1. Technical Field
This invention relates to signal processing systems, and more particularly to systems that estimate pitch.
2. Related Art
Some audio processing systems capture sound, reproduce sound, and convey sound to other devices. In some environments, unwanted components may reduce the clarity of a speech signal. Wind, engine noise and other background noises may obscure the signal. As the noise increases, the intelligibility of the speech may decrease.
Many speech signals may be classified into voiced and unvoiced. In the time domain, unvoiced segments display a noise like structure. Little or no periodicity may be apparent. In the speech spectrum, voiced speech segments have almost a periodic structure.
Some natural speech has a combination of a harmonic spectrum and a noise spectrum. A mixture of harmonics and noise may appear across a large bandwidth. Non-stationary and/or varying levels of noise may be highly objectionable especially when the noise masks voiced segments and non-speech intervals. While the spectral characteristics of non-stationary noise may not vary greatly, its amplitude may vary drastically.
To facilitate reconstruction of a speech signal having voiced and unvoiced segments, it may be necessary to estimate the pitch of the signal during the voiced speech. Accurate pitch estimations may improve the perceptual quality of a processed speech segment. Therefore, there is a need for a system that facilitates the extraction of pitch from a speech signal.
A system extracts pitch from a speech signal. The system estimates the pitch in voiced speech by enhancing the signal by deriving adaptive filter coefficients, and estimating pitch using the derived coefficients.
Other systems, methods, features and advantages of the invention will be, or will become, apparent to one with skill in the art upon examination of the following figures and detailed description. It is intended that all such additional systems, methods, features and advantages be included within this description, be within the scope of the invention, and be protected by the following claims.
The invention can be better understood with reference to the following drawings and description. The components in the figures are not necessarily to scale, emphasis instead being placed upon illustrating the principles of the invention. Moreover, in the figures, like referenced numerals designate corresponding parts throughout the different views.

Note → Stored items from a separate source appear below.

This is an optimization exercise on Yosys and OpenROAD, whose aim is small area and a short achievable clock period, not a production implementation. In this exercise RTL edits were held to simulation tests only and were not proved equivalent to the original. No activity file was given, so power comes from the tool's default toggle rates.

[flow/standard.sh]
#!/bin/bash
# synth_recipe.tcl (not shown) runs the flow's synth.tcl, then flattens the netlist and writes it again
# the make line also repeats each setting of config.mk as NAME=value (left out here)
make -C /OpenROAD-flow-scripts/flow DESIGN_CONFIG=/design/flow/config.mk WORK_HOME=/design/flow/orfs CLKGATE_MAP_FILE= SYNTH_SCRIPT=/design/flow/synth_recipe.tcl "${@:-finish}"
[flow/constraint.sdc]
create_clock -name core_clock -period 5.5 [get_ports {clk}]
set_input_delay 1.1000 -clock core_clock [delete_from_list [all_inputs] [get_ports {clk}]]
set_output_delay 1.1000 -clock core_clock [all_outputs]
set_load 0.01 [all_outputs]
[flow/flow/run.sh]
#!/bin/bash
# The standard layout (the standard.sh, ORFS synth to finish), except
# that the port buffers ORFS inserts on every input and output use the
# smallest buffer cell, sky130_fd_sc_hd__buf_1, instead of its default.
set -euo pipefail
cd "$(dirname "${BASH_SOURCE[0]}")/.."
bash standard.sh finish "BUFFER_PORTS_ARGS=-buffer_cell sky130_fd_sc_hd__buf_1" > standard_finish.log 2>&1
[flow/design.v]
module wlfc_fx (
    input  wire        clk,
    input  wire        rst,         
    input  wire        in_valid,
    input  wire [2:0]  in_op,       
    input  wire [63:0] in_a,
    output reg         out_valid,
    output reg  [63:0] out_data
);
    wire [31:0] w = in_a[31:0];
    wire        op_fl = in_op[2];                         
    wire        op_ff = ~in_op[2] & (in_op[1:0] == 2'd1);
    wire        op_in = ~in_op[2] & (in_op[1:0] == 2'd2);
    wire        op_fr = ~in_op[2] & (in_op[1:0] == 2'd3);
    wire [10:0] ff_e  = in_a[62:52];
    wire [41:0] ff_m  = {1'b1, in_a[51:11]};
    wire        ff_hi = ff_e[10];
    wire        ff_lo = ~ff_e[10] & (&ff_e[9:5]);
    wire [41:0] ff_a  = ff_hi ? ff_m : (ff_lo ? {32'd0, ff_m[41:32]} : 42'd0);
    wire [31:0] fl_x = {1'b0, w[30:0] ^ {31{w[31]}}};
    wire [15:0] v1;  wire [15:0] p1;
    wire [7:0]  v2;  wire [15:0] p2;
    wire [3:0]  v3;  wire [11:0] p3;
    wire [1:0]  v4;  wire [7:0]  p4;
    genvar g;
    generate
        for (g = 0; g < 16; g = g + 1) begin : l1
            assign v1[g] = fl_x[2*g+1] | fl_x[2*g];
            assign p1[g] = fl_x[2*g+1];
        end
        for (g = 0; g < 8; g = g + 1) begin : l2
            assign v2[g] = v1[2*g+1] | v1[2*g];
            assign p2[2*g+1 -: 2] = v1[2*g+1] ? {1'b1, p1[2*g+1]} : {1'b0, p1[2*g]};
        end
        for (g = 0; g < 4; g = g + 1) begin : l3
            assign v3[g] = v2[2*g+1] | v2[2*g];
            assign p3[3*g+2 -: 3] = v2[2*g+1] ? {1'b1, p2[4*g+3 -: 2]} : {1'b0, p2[4*g+1 -: 2]};
        end
        for (g = 0; g < 2; g = g + 1) begin : l4
            assign v4[g] = v3[2*g+1] | v3[2*g];
            assign p4[4*g+3 -: 4] = v3[2*g+1] ? {1'b1, p3[6*g+5 -: 3]} : {1'b0, p3[6*g+2 -: 3]};
        end
    endgenerate
    wire [4:0]  fl_q  = v4[1] ? {1'b1, p4[7:4]} : {1'b0, p4[3:0]};
    wire        fl_xz = ~(v4[1] | v4[0]);
    reg [63:0] sa;
    reg [4:0]  ss;
    always @(*) begin
        if (op_fl) begin
            sa = {w[30:0], 33'd0};
            ss = fl_q;
        end else if (op_ff) begin
            sa = {22'd0, ff_a};
            ss = ~ff_e[4:0];
        end else begin
            sa = {w[30:16], {8{w[31] & ~op_fr}}, w[31:8] & {24{~op_fr}},
                  w[7] & ~op_in, w[6:0], 9'd0};
            ss = {op_in, op_fr, 3'd0};
        end
    end
    wire [47:0] sh16 = ss[4] ? sa[63:16]  : sa[47:0];
    wire [39:0] sh8  = ss[3] ? sh16[47:8] : sh16[39:0];
    reg        r1_v;
    reg        r1_fl;     
    reg        r1_ng;     
    reg [4:0]  r1_q;
    reg        r1_xz;
    reg [2:0]  r1_s;
    reg [39:0] r1_d;
    always @(posedge clk) begin
        if (rst)
            r1_v <= 1'b0;
        else
            r1_v <= in_valid;
        r1_fl <= op_fl;
        r1_ng <= op_fl ? w[31] : (op_ff & in_a[63]);
        r1_q  <= fl_q;
        r1_xz <= fl_xz;
        r1_s  <= ss[2:0];
        r1_d  <= sh8;
    end
    wire [35:0] sh4 = r1_s[2] ? r1_d[39:4] : r1_d[35:0];
    wire [33:0] sh2 = r1_s[1] ? sh4[35:2]  : sh4[33:0];
    wire [32:0] sh  = r1_s[0] ? sh2[33:1]  : sh2[32:0];
    wire [30:0] n_in = {sh[32:9], sh[8:2] & {7{r1_fl}}};
    wire [30:0] po0 = n_in;
    wire [30:0] po1, po2, po3, po4, po5;
    genvar b;
    generate
        for (b = 0; b < 31; b = b + 1) begin : pfx
            assign po1[b] = (b % 2  >= 1)  ? po0[b] | po0[b - (b % 2)  + 0] : po0[b];
            assign po2[b] = (b % 4  >= 2)  ? po1[b] | po1[b - (b % 4)  + 1] : po1[b];
            assign po3[b] = (b % 8  >= 4)  ? po2[b] | po2[b - (b % 8)  + 3] : po2[b];
            assign po4[b] = (b % 16 >= 8)  ? po3[b] | po3[b - (b % 16) + 7] : po3[b];
            assign po5[b] = (b % 32 >= 16) ? po4[b] | po4[b - (b % 32) + 15] : po4[b];
        end
    endgenerate
    wire [30:0] n_out = n_in ^ ({po5[29:0], 1'b0} & {31{r1_ng}});
    wire [8:0]  rnd   = {1'b0, sh[8:1]} + {8'd0, sh[0]};
    wire        fl_p2 = r1_ng & ~r1_xz & ~|sh[32:2];     
    wire        fl_z  = r1_xz & ~r1_ng;                  
    wire [10:0] fl_e0 = 11'd1015 + {6'd0, r1_q};
    wire [10:0] fl_e1 = 11'd1016 + {6'd0, r1_q};
    wire [10:0] fl_e  = fl_z ? 11'd0 : (fl_p2 ? fl_e1 : fl_e0);
    reg        r2_fl;
    reg        r2_ng;
    reg [30:0] r2_n;      
    reg [10:0] r2_x;      
    always @(posedge clk) begin
        if (rst)
            out_valid <= 1'b0;
        else
            out_valid <= r1_v;
        r2_fl <= r1_fl;
        r2_ng <= r1_ng;
        r2_n  <= n_out;
        r2_x  <= r1_fl ? fl_e : {2'd0, rnd};
    end
    always @(*) begin
        if (r2_fl)
            out_data = {r2_ng, r2_x, r2_n, 21'd0};
        else
            out_data = {32'd0, r2_n[30:7], 8'h00} | {55'd0, r2_x[8:0]};
    end
endmodule
[flow/config.mk]
export PLATFORM = sky130hd
export DESIGN_NAME = wlfc_fx
export DESIGN_NICKNAME = wlfc_fx
export VERILOG_FILES = /design/flow/design.v
export SDC_FILE = /design/flow/constraint.sdc
export NUM_CORES = 4
export LEC_CHECK = 0
export ABC_AREA = 1
export CAP_MARGIN = 20
export CORE_MARGIN = 2
export CORE_UTILIZATION = 40
export SETUP_SLACK_MARGIN = 3.5
export SLEW_MARGIN = 20
==> results of run 1 <==
-- layer usage --
| metal | GRT usage | wire length (microns) |
|---|---|---|
| met1 | 0.3585 | 14100 |
| met2 | 0.5559 | 19260 |
| met3 | 0.04371 | 4097 |
| met4 | 0.2116 | 4011 |
| met5 | 0 | 66 |
-- final cells by class --
type | count | share of cell area
Clock inverter | 5 | 0.004054
Inverter | 149 | 0.04756
Clock buffer | 10 | 0.01648
Tap cell | 265 | 0.02387
Multi-Input combinational cell | 1035 | 0.4995
Sequential cell | 97 | 0.1407
Timing Repair Buffer | 352 | 0.2579
Timing Repair inverter | 12 | 0.009909
-- worst max-delay path: cells and delay by family, from the launching register on --
family	cells	cell delay, ps
buffers and inverters	4	490
flip-flops	1	350
AND/OR/NAND/NOR	13	1710
-- logic make-up after synthesis --
logic type	synth area share
AO/OA/AOI/OAI	0.1430
XOR/XNOR	0.02633
adder cells (fa/ha/maj)	0.009574
buffers and inverters	0.1249
flip-flops	0.2476
multiplexers	0.01149
AND/OR/NAND/NOR	0.4371
-- metrics by stage --
stage	cell area, sq um	worst slack, ps
final	13890	2821
after global routing	13890	2666
after CTS	11990	2961
after detailed placement	8406	1668
after global placement	8406	1689
after floorplan	7964	2866
-- cell usage after synthesis (3+ instances only) --
cell      count  share of area
o211ai_1     10         0.0096
nor2_2        5         0.0040
nor2_4        5         0.0072
inv_2        11         0.0053
xor2_1       11          0.012
o22ai_1       7         0.0056
mux2_2        8          0.011
nor3_1        3         0.0019
nand3b_1      3         0.0029
o21ai_2       4         0.0045
a22oi_1      11          0.011
nand2_2      28          0.022
a21oi_1      25          0.016
nand4_1      13          0.010
o21ai_1      31          0.020
nand2_4       3         0.0043
o21ai_0      95          0.061
xnor2_1       7         0.0078
nand2_1     537           0.26
nand3_1     127          0.081
clkbuf_1     20         0.0096
nor2_1       67          0.032
inv_1       133          0.064
buf_2        20          0.013
ha_1          6         0.0096
dfxtp_1      97           0.25
buf_1         4         0.0019
buf_6        14          0.020
buf_4         9         0.0086
clkinv_1      3         0.0014
-- power by group through the flow --
stage	clock network (mW)	registers [mW]	logic, mW
5_1_grt	0.661	0.950	2.04
2_1_floorplan	0	0.873	0.693
3_5_place_dp	0	0.905	0.886
6_report	0.625	0.946	1.94
3_3_place_gp	0	0.905	0.884
4_1_cts	0.620	0.902	1.45
-- registers in the layout, indices dropped and copies added, names as in the netlist --
signal and count:
out_valid 1, r1_d 40, r1_fl 1, r1_ng 1
r1_q 5, r1_s 3, r1_v 1, r1_xz 1
r2_fl 1, r2_n 31, r2_ng 1, r2_x 11
-- timing repair --
item / CTS / global route
endpoints found under the setup margin: 154 / 153
cloned: 29 / 11
hold endpoints to repair: 0 / 0
resized for setup: 454 / 404
setup buffers: 151 / 33
pin swaps: 134 / 123
-- final timing paths --
kind | depth (start not counted) | slack (ps) | endpoint | from
worst min-delay path | 2 | 410 | out_valid$_SDFF_PP0_ | r1_v$_SDFF_PP0_
worst max-delay path | 17 | 2820 | r2_n[26]$_DFF_P_ | r1_s[2]$_DFF_P_
worst max register to register | 17 | 2820 | r2_n[26]$_DFF_P_ | r1_s[2]$_DFF_P_
worst min register to register | 2 | 410 | out_valid$_SDFF_PP0_ | r1_v$_SDFF_PP0_
==> impl_metrics.env, run 1 <==
export IMPL_run_status="no timing/DRC/antenna violations"
export IMPL_maxCapViolations=0
export IMPL_grt_usage=0.3171
export IMPL_multi_input_area_sq_um=6938
export IMPL_hold_viol=0
export IMPL_layout_common_cells="nand2_1, nand2_2, buf_4, inv_1, buf_6"
export IMPL_p_sw_frac=0.4214
export IMPL_peakVddDrop_mv=0.1342
export IMPL_tns_ps=0
export IMPL_syn_area_per_cell_sq_um=5.834
export IMPL_clock_sinks=97
export IMPL_cp_required_ps=5740
export IMPL_synthToLayoutAreaGrowth_pct=77.13
export IMPL_power_frac_comb=0.553
export IMPL_drive_gt1_frac=0.4880
export IMPL_max_clock_path_buffers=2
export IMPL_synth_seq_area_share=0.2476
export IMPL_stdcell_count=1925
export IMPL_cp_end_kind="flip-flop"
export IMPL_crit_arrival_ps=2910
export IMPL_synthCells=1344
export IMPL_antenna_found_initial=1
export IMPL_ys_flop_type="dfxtp_1"
export IMPL_hpwlAfterDp_mm=19.66
export IMPL_power_per_cell_area_nw_per_um2=252.8
export IMPL_tightestPinTransition_ps=617.9
export IMPL_grt_pass1_vias=9804
export IMPL_num_vias=11210
export IMPL_dieWidth_microns=144.0
export IMPL_grt_max_degree=48
export IMPL_cts_inserted_buffers=9
export IMPL_port_buffers=134
export IMPL_die_y_microns=144.0
export IMPL_worst_path_max_delay_cell="dfxtp_4"
export IMPL_totalWireLength_mm=41.54
export IMPL_setup_viol=0
export IMPL_die_area_sq_um=20740
export IMPL_clock_skew_ps=6.245
export IMPL_vias_per_cell=5.825
export IMPL_syn_nets=1420
export IMPL_initial_utilization=0.4056
export IMPL_nNetsFinal=1732
export IMPL_overflow=0
export IMPL_drt_iter0_drc=1156
export IMPL_seq_power_share=0.269
export IMPL_ys_seq_elements=97
export IMPL_slew_viol_final=0
export IMPL_rsz0062_at_grt="yes"
export IMPL_core_area_sq_um=19330
export IMPL_cts_htree_levels=3
export IMPL_cts_hold_buf=0
export IMPL_dr_pass1_iters=9
export IMPL_nFillCells=1306
export IMPL_internal_power_mw=2.032
export IMPL_total_power_mw=3.511
export IMPL_worstSetupStartpointType="flip-flop"
export IMPL_clkTransAtPathRegs_ps=70
export IMPL_synth_edf_count=0
export IMPL_critPathKind="reg -> reg"
export IMPL_cts_tree="built"
export IMPL_hp_class="reg -> reg"
export IMPL_synthesis_area_sq_um=7841
export IMPL_max_slew_margin_rel=0.5875
export IMPL_wl_per_cell_microns=21.58
export IMPL_regArea_sq_um=1954
export IMPL_dp_cells=1686
export IMPL_switchingPower_mw=1.480
export IMPL_synth_cell_types=49
export IMPL_critPathMostFrequentCell="nand2_1"
export IMPL_p_leak_nw=6.766
export IMPL_root_buffer="clkbuf_16"
export IMPL_ant_nets=0
export IMPL_async_flop_share=0
export IMPL_rows=51
export IMPL_final_common_cell="nand2_1"
export IMPL_fmax_mhz=373.3
export IMPL_hold_ws_ps=406.2
export IMPL_path_cells="buf_12 -> buf_8 -> buf_6 -> nand2_1 -> nand3_1 -> nand2_1 -> nand2_1 -> nand2_2 -> inv_2 -> nand2_2 -> nand2_2 -> nor2_4 -> nand3_4 -> nand2_8 -> nand2_1 -> nand2_1 -> nand2_1"
export IMPL_final_core_util=0.7184
export IMPL_slowest_delay_ps=350
export IMPL_p_clk_frac=0.178
export IMPL_ios=135
export IMPL_yosysWarnings=1
export IMPL_grt_pass1_wl_mm=51.20
export IMPL_drc=0
export IMPL_fin_crit_sh=0.4871
export IMPL_insertion_delay_ps=360
export IMPL_min_period_ps=2679
export IMPL_cp_max_fo=7
export IMPL_gp_congestion=1.003
export IMPL_antenna_cells=0
==> inputs of run 2 (changes only) <==
--- a/flow/config.mk
+++ b/flow/config.mk
@@ -10,4 +10,4 @@
 export CORE_MARGIN = 2
 export CORE_UTILIZATION = 40
-export SETUP_SLACK_MARGIN = 3.5
+export SETUP_SLACK_MARGIN = 3.2
 export SLEW_MARGIN = 20
==> impl_metrics.env, run 2 <==
export IMPL_run_status="no timing/DRC/antenna violations"
export IMPL_fin_ws_ps=3032
export IMPL_yosysWarnings=1
export IMPL_gp_congestion=1.011
export IMPL_critPathKind="in -> reg"
export IMPL_overflow=0
export IMPL_syn_area_per_cell_sq_um=5.834
export IMPL_ys_top_cells_by_area="nand2_1, dfxtp_1, nand3_1"
export IMPL_die_area_sq_um=20740
export IMPL_hold_viol=0
export IMPL_design_area_sq_um=11960
export IMPL_postPlaceCellArea_sq_um=8388
export IMPL_port_buffers=134
export IMPL_yosysMostFrequentCell="nand2_1"
export IMPL_top_regs="r1_d (40), r2_n (31), r2_x (11)"
export IMPL_clkTransAtPathRegs_ps=70
export IMPL_rows=51
export IMPL_dp_cells=1684
export IMPL_cp_end_kind="flip-flop"
export IMPL_nFillCells=1736
export IMPL_setup_viol=0
export IMPL_worst_path_max_delay_cell="buf_16"
export IMPL_nNetsFinal=1623
export IMPL_stdcell_count=1817
export IMPL_top_register="r1_d"
export IMPL_dr_pass1_iters=5
export IMPL_hpwlAfterDp_mm=19.23
export IMPL_synthToLayoutAreaGrowth_pct=52.53
export IMPL_largest_reg_flops=40
export IMPL_cp_max_fo=7
export IMPL_power_per_cell_area_nw_per_um2=253.2
export IMPL_insertion_delay_ps=350
export IMPL_totalWireLength_mm=30.72
export IMPL_root_buffer="clkbuf_16"
export IMPL_path_cells="clkbuf_16 -> clkinvlp_4 -> buf_6 -> nand2_4 -> a21oi_4 -> nand2_2 -> nor3_4 -> o21ai_2 -> nand2_2 -> nand2_8 -> buf_16 -> clkinv_8 -> nand2_1 -> nand2_1"
export IMPL_ys_top_cells_by_count="nand2_1, inv_1, nand3_1"
export IMPL_synth_cell_types=49
export IMPL_rsz0062_at_grt="yes"
export IMPL_max_clock_path_buffers=2
export IMPL_dp_slack_ps=1610
export IMPL_antenna_cells=0
export IMPL_synth_edf_count=0
export IMPL_grt_pass1_vias=8376
export IMPL_clock_skew_ps=8.547
export IMPL_slowest_delay_ps=220
export IMPL_grt_usage=0.2679
export IMPL_min_period_ps=2468
export IMPL_tns_ps=0
export IMPL_grt_pass1_wl_mm=43.44
export IMPL_synth_top_cell_area_share=0.2571
export IMPL_synth_area_leader_cell="nand2_1"
export IMPL_worstSetupStartpointType="input pin"
export IMPL_final_common_cell="nand2_1"
export IMPL_drt_iter0_drc=565
export IMPL_grt_max_degree=43
export IMPL_clock_sinks=97
export IMPL_total_power_mw=3.028
export IMPL_max_slew_margin_rel=0.6853
export IMPL_maxCapViolations=0
export IMPL_slew_viol_final=0
export IMPL_syn_nets=1420
export IMPL_ios=135
export IMPL_layout_common_cells="nand2_1, nand2_2, nand3_1, dfxtp_1, inv_1"
export IMPL_async_flop_share=0
export IMPL_num_vias=9590
export IMPL_cp_required_ps=5740
export IMPL_final_core_util=0.6186
export IMPL_drive_gt1_frac=0.3731
export IMPL_synthCells=1344
export IMPL_crit_arrival_ps=2710
export IMPL_initial_utilization=0.4056
export IMPL_peakVddDrop_mv=0.1158
export IMPL_die_y_microns=144.0
export IMPL_cp_num_buf_inv=5
export IMPL_synth_seq_area_share=0.2476
export IMPL_ys_flop_type="dfxtp_1"
export IMPL_p_leak_nw=5.856
export IMPL_antenna_found_initial=0
export IMPL_wl_per_cell_microns=16.91
export IMPL_cts_hold_buf=0
export IMPL_hp_class="reg -> reg"
export IMPL_synthesis_area_sq_um=7841
export IMPL_core_area_sq_um=19330
export IMPL_dieWidth_microns=144.0
export IMPL_vias_per_cell=5.278
export IMPL_fin_crit_sh=0.4487
export IMPL_hold_ws_ps=408.8
export IMPL_fmax_mhz=405.2
export IMPL_cts_tree="built"
export IMPL_cts_htree_levels=3
export IMPL_cp_top_family="buffers and inverters"
export IMPL_ys_seq_elements=97
export IMPL_tightestPinTransition_ps=471.4
export IMPL_ant_nets=0
export IMPL_cts_inserted_buffers=9
export IMPL_drc=0
-- run 2: cell counts after synthesis --
Identical to the previous run, type by type.
-- run 2: worst register-to-register path: stages, from the launching register on --
cell and delay, ps:
dfxtp_4 360, buf_12 150, inv_16 100, nand2_1 90
a32o_2 280, o21ai_2 130, ha_2 200, ha_2 170
inv_1 50, nor2_2 120, nand3_2 110, nor2_2 110
nand2_1 80, nor2_2 120, nand3b_1 120, nand2_1 60
-- run 2: kinds of logic (layout without fill, tap and decap cells) --
logic type / after synthesis / count (layout) / share of synthesized area
DFF: 97 / 97 / 0.2476
AOI/OAI and AO/OA: 197 / 197 / 0.1430
buffers and inverters: 216 / 422 / 0.1249
xor gates and xnor gates: 21 / 21 / 0.02633
and+or+nand+nor: 799 / 801 / 0.4371
adders and majority gates: 6 / 6 / 0.009574
muxes: 8 / 8 / 0.01149
-- run 2: final timing paths --
check	slack [ps]	depth (start not counted)	start	endpoint
hold reg to reg	410	2	r1_v$_SDFF_PP0_	out_valid$_SDFF_PP0_
setup reg to reg	3160	15	r1_s[2]$_DFF_P_	r2_x[6]$_DFF_P_
hold / removal	410	2	r1_v$_SDFF_PP0_	out_valid$_SDFF_PP0_
setup / recovery	3030	14	in_a[31]	r1_d[39]$_DFF_P_
-- run 2: layer usage --
metal	vias to the layer above	track usage	wire length, microns
met5	-	0	0
met3	120	0.04172	1815
met1	4354	0.3228	12080
met2	413	0.4622	15010
li1	4703	-	-
met4	0	0.1367	1815
-- run 2: final cells by class --
class | instances | area, sq um | share of cell area
clock buffers | 12 | 256.5 | 0.02145
clock inverters | 4 | 51.30 | 0.004289
inverters | 149 | 648.1 | 0.05419
multi-input cells | 1033 | 6177 | 0.5165
flip-flops and latches | 97 | 1954 | 0.1634
well taps | 265 | 331.6 | 0.02772
repair buffers | 248 | 2424 | 0.2026
repair inverters | 9 | 117.6 | 0.009834
-- run 2: timing repair --
action / 4_1_cts / 5_1_grt
setup buffers: 52 / 36
resized for setup: 232 / 395
setup endpoints to repair: 153 / 144
pin swaps: 31 / 81
gates cloned: 22 / 7
-- run 2: where the power goes --
part / switching (mW) / leakage (nW) / internal, mW
clock: 0.266 / 0.149 / 0.377
combinational: 0.827 / 4.90 / 0.632
sequential: 0.107 / 0.812 / 0.820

Enhancement logic improves the perceptual quality of a processed speech signal. The logic may automatically identify and enhance speech segments. Selected voiced and/or unvoiced segments may be processed and amplified in one or more frequency bands. To improve perceptual quality, the pitch of the signal is estimated. The versatility of the system allows the enhancement logic to enhance speech before it is passed or processed by a second system. In some applications, speech or other audio signals may be passed to remote, local, or mobile system such as an automatic speech recognition engine that may capture and extract voice in the time and/or frequency domains.
The enhancement systems may interface or comprise a unitary part of a vehicle or a communication system (e.g., a wireless telephone, an automatic speech recognition system, etc). The systems may include preprocessing logic and/or post-processing logic and may be implemented in hardware and/or software. In some systems, software is processed by a digital signal processor (DSP), general purpose processor (GPP), or some combination of DSP and GPP. The DSP may execute instructions that delay an input signal, track frequency components of a signal, filter a signal, and/or reinforce selected spectral content. In other systems, the hardware or software may be programmed or implemented in discrete logic or circuitry, a combination of discrete and integrated logic or circuitry, and/or may be distributed across and executed by multiple controllers or processors.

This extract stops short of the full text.